Aim of the task:
If a line holds the word "words", copy it from the entries.
───── Records provided
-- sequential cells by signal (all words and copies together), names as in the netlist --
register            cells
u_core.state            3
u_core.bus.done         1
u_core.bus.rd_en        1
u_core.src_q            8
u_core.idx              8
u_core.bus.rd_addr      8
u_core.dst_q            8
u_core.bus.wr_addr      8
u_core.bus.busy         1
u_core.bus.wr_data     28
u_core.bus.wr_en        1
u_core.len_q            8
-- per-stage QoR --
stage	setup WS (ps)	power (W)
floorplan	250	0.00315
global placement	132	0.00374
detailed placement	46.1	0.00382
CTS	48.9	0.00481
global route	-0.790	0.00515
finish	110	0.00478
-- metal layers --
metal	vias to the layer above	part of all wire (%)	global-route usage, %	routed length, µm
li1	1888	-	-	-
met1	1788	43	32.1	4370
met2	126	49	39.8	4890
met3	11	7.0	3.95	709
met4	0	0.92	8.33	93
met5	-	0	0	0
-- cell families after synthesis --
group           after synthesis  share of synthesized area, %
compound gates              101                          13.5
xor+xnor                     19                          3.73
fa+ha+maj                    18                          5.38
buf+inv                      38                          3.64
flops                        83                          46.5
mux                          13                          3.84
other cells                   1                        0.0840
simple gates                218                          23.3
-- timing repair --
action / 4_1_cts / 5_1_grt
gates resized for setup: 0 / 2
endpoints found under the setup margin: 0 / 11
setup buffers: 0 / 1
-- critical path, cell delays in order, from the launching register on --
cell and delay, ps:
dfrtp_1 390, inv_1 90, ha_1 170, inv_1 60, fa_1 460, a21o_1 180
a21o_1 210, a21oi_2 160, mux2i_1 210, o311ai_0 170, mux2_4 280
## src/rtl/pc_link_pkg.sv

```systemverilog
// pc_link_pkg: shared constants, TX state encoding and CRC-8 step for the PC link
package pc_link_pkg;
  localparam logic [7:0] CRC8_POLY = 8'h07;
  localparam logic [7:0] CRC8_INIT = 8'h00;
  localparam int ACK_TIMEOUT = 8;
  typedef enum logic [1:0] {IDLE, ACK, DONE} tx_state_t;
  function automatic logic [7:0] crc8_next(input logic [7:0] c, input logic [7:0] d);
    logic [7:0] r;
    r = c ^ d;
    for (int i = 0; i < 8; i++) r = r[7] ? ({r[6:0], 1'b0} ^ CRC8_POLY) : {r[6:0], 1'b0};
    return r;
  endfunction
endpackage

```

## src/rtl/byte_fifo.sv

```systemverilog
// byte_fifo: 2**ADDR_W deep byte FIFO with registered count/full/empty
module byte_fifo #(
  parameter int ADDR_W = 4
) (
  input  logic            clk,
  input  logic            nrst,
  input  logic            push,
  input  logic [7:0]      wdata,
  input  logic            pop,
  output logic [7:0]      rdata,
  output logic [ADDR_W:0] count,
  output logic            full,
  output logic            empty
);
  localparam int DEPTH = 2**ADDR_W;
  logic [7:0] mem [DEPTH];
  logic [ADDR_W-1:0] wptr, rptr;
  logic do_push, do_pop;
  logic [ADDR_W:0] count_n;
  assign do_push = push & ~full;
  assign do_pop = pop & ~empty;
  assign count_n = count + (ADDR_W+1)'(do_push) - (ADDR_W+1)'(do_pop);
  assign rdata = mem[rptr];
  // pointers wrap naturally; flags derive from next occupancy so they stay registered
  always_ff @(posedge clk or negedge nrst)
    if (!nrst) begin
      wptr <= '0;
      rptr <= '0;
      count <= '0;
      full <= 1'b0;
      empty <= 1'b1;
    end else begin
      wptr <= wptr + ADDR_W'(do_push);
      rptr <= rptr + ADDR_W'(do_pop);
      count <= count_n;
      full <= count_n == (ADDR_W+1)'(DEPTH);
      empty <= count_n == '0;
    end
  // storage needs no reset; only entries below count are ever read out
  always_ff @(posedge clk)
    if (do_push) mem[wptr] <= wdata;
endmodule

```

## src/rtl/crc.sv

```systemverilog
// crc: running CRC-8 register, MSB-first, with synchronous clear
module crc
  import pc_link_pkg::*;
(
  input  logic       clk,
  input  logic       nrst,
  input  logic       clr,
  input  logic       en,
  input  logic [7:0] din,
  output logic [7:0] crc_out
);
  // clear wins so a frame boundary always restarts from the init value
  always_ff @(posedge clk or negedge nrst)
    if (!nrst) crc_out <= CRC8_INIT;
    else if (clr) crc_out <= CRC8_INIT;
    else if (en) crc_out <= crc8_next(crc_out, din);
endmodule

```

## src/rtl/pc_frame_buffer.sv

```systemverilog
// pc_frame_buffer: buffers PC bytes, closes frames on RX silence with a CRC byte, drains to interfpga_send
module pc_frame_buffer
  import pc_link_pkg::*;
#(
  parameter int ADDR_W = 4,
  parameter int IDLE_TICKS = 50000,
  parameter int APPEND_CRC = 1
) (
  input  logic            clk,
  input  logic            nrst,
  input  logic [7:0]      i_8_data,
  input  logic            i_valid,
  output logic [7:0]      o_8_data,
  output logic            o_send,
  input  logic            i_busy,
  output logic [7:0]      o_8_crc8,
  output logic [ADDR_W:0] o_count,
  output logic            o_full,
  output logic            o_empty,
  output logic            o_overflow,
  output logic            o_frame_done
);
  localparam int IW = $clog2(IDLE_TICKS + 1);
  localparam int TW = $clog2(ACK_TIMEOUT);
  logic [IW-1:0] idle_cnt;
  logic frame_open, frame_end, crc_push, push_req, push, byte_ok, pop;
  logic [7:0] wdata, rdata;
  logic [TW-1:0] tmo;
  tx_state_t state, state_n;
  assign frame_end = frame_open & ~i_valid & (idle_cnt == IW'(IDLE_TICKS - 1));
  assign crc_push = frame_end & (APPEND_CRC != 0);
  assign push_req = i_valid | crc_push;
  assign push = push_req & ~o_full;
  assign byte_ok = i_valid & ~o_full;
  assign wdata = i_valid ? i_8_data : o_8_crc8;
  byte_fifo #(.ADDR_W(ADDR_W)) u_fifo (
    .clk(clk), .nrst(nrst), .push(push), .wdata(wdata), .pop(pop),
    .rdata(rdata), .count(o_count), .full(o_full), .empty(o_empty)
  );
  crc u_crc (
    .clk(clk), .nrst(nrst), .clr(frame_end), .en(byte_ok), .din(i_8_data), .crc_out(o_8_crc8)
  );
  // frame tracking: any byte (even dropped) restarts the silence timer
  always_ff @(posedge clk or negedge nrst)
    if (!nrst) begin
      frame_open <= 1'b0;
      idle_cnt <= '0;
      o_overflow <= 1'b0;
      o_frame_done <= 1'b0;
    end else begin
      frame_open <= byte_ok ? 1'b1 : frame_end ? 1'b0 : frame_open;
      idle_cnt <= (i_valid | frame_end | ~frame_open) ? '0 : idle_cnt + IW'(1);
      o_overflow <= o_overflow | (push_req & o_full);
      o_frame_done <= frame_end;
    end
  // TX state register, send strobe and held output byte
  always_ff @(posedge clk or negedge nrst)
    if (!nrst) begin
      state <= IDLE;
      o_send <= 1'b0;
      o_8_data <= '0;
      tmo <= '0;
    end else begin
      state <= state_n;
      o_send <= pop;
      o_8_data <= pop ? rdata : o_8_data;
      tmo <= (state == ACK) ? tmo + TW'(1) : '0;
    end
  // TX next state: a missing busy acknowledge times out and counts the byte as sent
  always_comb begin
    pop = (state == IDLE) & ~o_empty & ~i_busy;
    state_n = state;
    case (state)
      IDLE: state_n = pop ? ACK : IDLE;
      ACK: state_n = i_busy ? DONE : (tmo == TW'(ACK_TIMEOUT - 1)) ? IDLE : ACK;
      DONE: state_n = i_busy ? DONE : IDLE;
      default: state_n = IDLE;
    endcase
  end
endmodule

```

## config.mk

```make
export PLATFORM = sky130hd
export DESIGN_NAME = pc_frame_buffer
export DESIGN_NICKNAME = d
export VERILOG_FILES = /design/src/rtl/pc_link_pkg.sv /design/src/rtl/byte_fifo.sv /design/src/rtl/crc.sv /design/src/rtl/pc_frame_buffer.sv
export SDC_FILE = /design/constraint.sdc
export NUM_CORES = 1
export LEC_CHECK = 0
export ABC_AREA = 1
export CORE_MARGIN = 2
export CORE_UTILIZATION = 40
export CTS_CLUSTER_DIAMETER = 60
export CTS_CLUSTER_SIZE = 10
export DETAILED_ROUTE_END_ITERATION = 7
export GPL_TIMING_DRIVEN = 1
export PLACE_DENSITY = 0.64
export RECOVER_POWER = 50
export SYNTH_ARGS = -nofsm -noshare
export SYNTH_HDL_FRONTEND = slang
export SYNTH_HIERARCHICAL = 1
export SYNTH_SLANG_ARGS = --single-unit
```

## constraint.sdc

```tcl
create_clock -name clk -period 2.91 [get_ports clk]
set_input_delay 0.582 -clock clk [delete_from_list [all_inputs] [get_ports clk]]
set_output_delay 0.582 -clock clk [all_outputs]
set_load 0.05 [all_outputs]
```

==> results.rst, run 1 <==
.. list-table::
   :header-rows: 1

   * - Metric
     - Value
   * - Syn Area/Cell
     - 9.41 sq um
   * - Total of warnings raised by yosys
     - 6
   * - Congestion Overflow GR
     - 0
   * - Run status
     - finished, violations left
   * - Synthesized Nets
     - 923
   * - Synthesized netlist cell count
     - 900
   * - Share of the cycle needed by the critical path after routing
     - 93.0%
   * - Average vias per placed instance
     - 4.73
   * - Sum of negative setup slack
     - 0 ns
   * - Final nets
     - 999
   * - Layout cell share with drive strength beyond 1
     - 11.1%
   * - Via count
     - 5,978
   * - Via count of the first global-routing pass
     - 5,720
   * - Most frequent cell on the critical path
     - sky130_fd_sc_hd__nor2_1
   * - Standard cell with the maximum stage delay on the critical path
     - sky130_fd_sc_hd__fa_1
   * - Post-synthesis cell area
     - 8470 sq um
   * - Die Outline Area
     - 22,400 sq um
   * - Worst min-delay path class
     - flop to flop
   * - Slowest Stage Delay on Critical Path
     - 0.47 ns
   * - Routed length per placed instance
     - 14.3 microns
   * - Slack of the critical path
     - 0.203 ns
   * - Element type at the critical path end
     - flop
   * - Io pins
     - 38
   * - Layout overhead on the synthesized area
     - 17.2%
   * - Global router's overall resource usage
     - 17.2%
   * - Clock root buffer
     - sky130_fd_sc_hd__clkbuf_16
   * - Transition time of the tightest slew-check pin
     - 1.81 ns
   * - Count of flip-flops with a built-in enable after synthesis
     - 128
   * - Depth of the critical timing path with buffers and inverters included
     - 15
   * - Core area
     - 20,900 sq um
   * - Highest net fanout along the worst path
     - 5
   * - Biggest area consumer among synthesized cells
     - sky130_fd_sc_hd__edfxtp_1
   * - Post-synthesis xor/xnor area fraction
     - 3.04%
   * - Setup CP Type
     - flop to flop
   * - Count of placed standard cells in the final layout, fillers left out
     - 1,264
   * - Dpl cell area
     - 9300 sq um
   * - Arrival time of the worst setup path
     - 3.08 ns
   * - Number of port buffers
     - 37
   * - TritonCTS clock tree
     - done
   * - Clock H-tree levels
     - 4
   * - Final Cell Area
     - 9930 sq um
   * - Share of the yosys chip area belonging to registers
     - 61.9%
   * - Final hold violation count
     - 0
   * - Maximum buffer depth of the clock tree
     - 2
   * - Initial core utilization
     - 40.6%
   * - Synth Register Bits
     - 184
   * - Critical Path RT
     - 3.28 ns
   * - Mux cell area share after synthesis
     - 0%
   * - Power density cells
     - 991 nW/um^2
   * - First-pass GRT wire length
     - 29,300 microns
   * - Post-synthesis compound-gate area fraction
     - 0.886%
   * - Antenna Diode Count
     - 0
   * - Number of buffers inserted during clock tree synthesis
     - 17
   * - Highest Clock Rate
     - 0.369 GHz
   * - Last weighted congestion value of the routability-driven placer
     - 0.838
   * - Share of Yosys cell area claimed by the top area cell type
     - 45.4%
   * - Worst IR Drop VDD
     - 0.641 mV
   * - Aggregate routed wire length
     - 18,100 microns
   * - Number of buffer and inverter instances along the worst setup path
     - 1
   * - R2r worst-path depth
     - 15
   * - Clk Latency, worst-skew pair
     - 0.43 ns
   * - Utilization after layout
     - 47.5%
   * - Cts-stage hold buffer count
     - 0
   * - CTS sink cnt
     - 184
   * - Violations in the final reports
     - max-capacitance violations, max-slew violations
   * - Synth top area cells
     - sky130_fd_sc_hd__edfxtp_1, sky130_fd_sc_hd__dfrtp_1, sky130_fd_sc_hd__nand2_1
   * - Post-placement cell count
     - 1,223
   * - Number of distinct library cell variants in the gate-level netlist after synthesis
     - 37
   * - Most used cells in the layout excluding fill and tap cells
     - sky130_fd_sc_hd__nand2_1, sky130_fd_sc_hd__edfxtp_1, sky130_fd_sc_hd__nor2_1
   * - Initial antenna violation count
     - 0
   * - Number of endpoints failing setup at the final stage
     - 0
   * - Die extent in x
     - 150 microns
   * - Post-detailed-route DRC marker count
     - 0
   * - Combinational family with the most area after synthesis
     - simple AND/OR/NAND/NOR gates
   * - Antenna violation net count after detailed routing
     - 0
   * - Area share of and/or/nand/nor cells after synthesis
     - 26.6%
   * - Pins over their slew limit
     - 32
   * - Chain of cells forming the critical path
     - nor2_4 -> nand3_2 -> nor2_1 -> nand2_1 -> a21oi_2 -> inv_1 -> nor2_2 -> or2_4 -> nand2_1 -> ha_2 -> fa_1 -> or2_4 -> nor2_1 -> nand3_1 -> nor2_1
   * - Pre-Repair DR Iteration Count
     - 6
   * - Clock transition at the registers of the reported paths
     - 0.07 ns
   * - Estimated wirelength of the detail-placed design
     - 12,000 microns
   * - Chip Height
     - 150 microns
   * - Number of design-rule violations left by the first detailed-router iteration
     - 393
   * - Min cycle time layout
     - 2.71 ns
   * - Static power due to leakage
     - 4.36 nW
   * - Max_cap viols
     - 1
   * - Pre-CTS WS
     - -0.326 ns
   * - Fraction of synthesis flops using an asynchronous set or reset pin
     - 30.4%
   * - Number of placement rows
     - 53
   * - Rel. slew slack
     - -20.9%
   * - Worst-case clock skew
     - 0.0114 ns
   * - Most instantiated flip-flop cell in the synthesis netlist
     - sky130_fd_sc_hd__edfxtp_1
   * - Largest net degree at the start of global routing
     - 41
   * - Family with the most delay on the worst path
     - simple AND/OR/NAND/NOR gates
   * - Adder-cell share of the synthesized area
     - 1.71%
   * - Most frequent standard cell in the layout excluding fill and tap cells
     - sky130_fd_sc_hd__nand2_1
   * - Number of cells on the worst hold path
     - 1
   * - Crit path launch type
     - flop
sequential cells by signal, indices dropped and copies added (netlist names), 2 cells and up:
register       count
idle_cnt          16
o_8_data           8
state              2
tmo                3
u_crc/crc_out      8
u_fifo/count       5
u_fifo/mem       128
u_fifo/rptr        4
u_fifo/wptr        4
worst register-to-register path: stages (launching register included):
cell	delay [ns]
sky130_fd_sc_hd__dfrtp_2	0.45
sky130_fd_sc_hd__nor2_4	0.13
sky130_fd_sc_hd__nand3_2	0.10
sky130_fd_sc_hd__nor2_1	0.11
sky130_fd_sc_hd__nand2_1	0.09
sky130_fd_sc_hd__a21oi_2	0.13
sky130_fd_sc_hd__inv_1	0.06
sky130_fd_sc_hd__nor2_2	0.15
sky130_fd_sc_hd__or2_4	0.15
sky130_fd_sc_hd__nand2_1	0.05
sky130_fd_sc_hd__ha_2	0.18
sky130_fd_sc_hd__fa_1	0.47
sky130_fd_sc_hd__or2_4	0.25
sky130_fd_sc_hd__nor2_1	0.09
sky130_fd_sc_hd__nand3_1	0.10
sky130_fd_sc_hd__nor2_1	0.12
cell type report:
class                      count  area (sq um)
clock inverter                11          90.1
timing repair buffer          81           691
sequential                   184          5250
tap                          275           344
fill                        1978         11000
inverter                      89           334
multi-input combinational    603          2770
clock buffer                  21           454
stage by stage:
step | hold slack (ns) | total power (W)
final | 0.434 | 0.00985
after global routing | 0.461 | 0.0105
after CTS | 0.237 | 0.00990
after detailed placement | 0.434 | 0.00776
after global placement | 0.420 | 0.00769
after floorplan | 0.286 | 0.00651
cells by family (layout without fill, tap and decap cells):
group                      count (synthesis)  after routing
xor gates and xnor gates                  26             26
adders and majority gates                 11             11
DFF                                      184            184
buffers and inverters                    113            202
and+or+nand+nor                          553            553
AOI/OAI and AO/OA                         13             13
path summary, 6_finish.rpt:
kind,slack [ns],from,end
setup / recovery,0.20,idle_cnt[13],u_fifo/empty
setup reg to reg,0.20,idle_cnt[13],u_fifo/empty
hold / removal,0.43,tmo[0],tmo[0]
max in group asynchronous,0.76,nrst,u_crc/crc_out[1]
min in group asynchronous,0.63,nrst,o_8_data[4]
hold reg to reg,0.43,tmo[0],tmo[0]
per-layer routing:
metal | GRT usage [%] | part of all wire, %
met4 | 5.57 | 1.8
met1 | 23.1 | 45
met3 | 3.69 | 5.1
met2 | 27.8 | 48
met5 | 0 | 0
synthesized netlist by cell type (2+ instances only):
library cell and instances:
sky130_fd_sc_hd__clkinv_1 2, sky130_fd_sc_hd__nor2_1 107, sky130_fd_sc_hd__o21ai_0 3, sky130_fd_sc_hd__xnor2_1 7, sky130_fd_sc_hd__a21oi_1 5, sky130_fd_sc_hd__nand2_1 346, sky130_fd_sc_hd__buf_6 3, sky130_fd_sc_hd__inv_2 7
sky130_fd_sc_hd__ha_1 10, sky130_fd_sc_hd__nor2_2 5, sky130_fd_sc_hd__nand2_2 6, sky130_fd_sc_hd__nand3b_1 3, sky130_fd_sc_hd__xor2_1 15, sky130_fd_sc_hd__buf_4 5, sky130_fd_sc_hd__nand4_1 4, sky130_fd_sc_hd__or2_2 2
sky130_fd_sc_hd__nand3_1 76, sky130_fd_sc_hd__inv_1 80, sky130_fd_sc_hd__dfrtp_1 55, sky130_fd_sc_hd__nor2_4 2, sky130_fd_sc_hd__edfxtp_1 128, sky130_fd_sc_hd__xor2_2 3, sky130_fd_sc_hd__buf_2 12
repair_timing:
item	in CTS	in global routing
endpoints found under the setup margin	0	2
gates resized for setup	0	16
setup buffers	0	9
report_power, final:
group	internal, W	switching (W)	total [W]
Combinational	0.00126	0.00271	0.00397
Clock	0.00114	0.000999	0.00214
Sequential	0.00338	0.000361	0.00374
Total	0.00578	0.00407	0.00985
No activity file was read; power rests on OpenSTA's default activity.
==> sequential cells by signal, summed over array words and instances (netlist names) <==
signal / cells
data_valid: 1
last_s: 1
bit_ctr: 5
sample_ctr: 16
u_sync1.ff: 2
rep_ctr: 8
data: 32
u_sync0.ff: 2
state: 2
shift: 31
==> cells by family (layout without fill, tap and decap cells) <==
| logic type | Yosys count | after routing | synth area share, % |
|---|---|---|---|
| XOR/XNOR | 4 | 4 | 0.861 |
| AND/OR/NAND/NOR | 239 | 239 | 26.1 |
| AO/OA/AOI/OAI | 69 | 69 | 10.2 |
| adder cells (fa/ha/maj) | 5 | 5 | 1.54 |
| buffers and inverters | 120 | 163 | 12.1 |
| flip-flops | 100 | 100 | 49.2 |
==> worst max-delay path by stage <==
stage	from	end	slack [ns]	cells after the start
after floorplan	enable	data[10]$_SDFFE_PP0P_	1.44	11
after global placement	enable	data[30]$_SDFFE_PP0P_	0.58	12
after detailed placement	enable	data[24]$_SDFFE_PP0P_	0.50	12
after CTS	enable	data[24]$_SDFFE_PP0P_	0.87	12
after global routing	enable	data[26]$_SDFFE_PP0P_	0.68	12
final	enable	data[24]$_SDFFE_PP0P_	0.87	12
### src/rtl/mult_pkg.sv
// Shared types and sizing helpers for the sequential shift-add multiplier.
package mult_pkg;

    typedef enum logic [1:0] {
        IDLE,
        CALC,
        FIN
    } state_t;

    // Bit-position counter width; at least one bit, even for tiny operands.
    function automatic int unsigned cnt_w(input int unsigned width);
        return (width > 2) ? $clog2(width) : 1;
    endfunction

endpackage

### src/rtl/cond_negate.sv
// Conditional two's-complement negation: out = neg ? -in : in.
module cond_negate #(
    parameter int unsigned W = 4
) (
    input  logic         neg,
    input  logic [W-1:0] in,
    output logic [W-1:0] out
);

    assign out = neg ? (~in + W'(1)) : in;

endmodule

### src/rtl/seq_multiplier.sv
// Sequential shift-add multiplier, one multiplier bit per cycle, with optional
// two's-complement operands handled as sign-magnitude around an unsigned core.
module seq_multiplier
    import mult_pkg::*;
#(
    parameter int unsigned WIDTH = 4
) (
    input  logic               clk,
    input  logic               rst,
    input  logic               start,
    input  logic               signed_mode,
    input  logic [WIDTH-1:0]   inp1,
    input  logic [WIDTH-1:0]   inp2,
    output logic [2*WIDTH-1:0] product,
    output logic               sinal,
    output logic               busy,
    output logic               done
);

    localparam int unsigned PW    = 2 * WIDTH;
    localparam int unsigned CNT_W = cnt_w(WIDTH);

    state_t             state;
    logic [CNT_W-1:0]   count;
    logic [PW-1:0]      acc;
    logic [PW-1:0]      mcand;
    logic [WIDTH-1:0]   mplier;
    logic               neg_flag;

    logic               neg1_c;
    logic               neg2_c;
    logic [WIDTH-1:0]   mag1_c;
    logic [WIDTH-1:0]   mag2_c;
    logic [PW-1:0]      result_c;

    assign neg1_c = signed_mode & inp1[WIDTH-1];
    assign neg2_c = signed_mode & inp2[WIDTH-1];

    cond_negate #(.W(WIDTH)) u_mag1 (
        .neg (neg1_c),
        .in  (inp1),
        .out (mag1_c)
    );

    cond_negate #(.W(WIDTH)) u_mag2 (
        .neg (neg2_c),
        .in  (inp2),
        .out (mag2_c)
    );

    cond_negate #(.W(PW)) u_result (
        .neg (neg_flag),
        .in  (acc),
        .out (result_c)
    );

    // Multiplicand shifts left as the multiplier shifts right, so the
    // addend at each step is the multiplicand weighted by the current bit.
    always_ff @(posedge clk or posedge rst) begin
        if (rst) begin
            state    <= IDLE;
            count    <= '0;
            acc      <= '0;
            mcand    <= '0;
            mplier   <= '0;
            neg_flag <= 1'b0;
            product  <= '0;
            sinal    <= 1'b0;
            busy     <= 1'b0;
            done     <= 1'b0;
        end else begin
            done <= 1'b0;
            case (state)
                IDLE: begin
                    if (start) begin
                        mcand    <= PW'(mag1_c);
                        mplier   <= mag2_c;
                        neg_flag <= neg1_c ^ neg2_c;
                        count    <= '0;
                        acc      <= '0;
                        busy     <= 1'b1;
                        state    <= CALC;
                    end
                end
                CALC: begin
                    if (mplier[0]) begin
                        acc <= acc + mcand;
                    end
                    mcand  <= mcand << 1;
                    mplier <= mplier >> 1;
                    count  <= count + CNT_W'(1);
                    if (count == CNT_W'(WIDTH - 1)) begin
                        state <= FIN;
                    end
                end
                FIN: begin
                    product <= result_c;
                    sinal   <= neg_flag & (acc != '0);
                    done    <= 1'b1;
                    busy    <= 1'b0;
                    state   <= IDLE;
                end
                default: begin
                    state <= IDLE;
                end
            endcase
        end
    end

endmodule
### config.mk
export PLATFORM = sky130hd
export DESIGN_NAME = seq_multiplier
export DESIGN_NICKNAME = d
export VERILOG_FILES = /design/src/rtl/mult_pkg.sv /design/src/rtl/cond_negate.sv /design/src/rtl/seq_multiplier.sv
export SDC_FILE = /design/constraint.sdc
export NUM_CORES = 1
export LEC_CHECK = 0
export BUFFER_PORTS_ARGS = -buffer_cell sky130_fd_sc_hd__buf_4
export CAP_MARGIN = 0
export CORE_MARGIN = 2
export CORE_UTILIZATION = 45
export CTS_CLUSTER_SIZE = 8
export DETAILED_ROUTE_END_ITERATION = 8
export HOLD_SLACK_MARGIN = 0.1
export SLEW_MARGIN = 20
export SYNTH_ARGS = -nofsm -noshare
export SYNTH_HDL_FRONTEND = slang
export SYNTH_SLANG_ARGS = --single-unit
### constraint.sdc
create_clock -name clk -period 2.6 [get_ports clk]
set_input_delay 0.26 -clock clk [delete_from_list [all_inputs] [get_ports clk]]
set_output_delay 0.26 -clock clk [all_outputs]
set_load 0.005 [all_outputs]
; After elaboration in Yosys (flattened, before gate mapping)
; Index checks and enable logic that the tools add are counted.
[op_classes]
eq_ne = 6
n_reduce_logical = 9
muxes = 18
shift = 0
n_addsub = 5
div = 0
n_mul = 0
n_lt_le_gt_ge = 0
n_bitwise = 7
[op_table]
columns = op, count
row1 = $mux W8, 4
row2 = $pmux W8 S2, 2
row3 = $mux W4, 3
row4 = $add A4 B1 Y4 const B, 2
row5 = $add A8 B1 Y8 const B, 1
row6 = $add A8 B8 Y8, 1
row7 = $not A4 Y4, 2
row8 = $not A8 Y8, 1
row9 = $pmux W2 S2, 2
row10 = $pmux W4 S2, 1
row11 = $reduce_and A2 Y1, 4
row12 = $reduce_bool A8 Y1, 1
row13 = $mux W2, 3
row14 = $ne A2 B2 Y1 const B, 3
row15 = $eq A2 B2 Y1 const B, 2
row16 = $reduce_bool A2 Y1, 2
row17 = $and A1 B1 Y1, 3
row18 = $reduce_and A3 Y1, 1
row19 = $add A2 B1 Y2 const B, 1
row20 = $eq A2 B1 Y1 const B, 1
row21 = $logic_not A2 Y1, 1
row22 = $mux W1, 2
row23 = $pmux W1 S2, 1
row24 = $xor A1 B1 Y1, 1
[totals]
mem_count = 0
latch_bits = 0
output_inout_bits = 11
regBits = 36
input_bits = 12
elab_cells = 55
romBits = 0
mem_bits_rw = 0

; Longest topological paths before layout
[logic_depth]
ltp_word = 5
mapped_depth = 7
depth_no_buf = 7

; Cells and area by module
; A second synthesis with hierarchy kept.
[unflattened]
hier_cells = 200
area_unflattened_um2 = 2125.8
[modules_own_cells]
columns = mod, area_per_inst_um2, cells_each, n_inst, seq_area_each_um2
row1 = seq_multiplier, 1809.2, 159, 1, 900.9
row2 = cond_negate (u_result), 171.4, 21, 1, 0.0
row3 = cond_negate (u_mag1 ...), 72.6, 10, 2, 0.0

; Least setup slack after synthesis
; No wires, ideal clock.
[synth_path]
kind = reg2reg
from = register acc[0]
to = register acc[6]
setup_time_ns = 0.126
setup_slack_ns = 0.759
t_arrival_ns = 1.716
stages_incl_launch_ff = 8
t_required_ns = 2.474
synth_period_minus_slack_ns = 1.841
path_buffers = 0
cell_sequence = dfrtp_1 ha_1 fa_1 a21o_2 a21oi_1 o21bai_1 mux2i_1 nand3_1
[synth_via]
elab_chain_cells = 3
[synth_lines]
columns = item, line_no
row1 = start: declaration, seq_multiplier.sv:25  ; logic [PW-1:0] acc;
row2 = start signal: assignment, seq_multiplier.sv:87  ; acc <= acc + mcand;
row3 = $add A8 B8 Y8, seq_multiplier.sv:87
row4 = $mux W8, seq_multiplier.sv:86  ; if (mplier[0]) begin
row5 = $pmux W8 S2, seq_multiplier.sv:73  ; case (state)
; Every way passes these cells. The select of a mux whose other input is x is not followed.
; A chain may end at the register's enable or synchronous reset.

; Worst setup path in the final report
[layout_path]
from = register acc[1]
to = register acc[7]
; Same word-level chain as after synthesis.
──────────
Written solution:
-- sequential cells by signal (all words and copies together), names as in the netlist --
==> sequential cells by signal, summed over array words and instances (netlist names) <==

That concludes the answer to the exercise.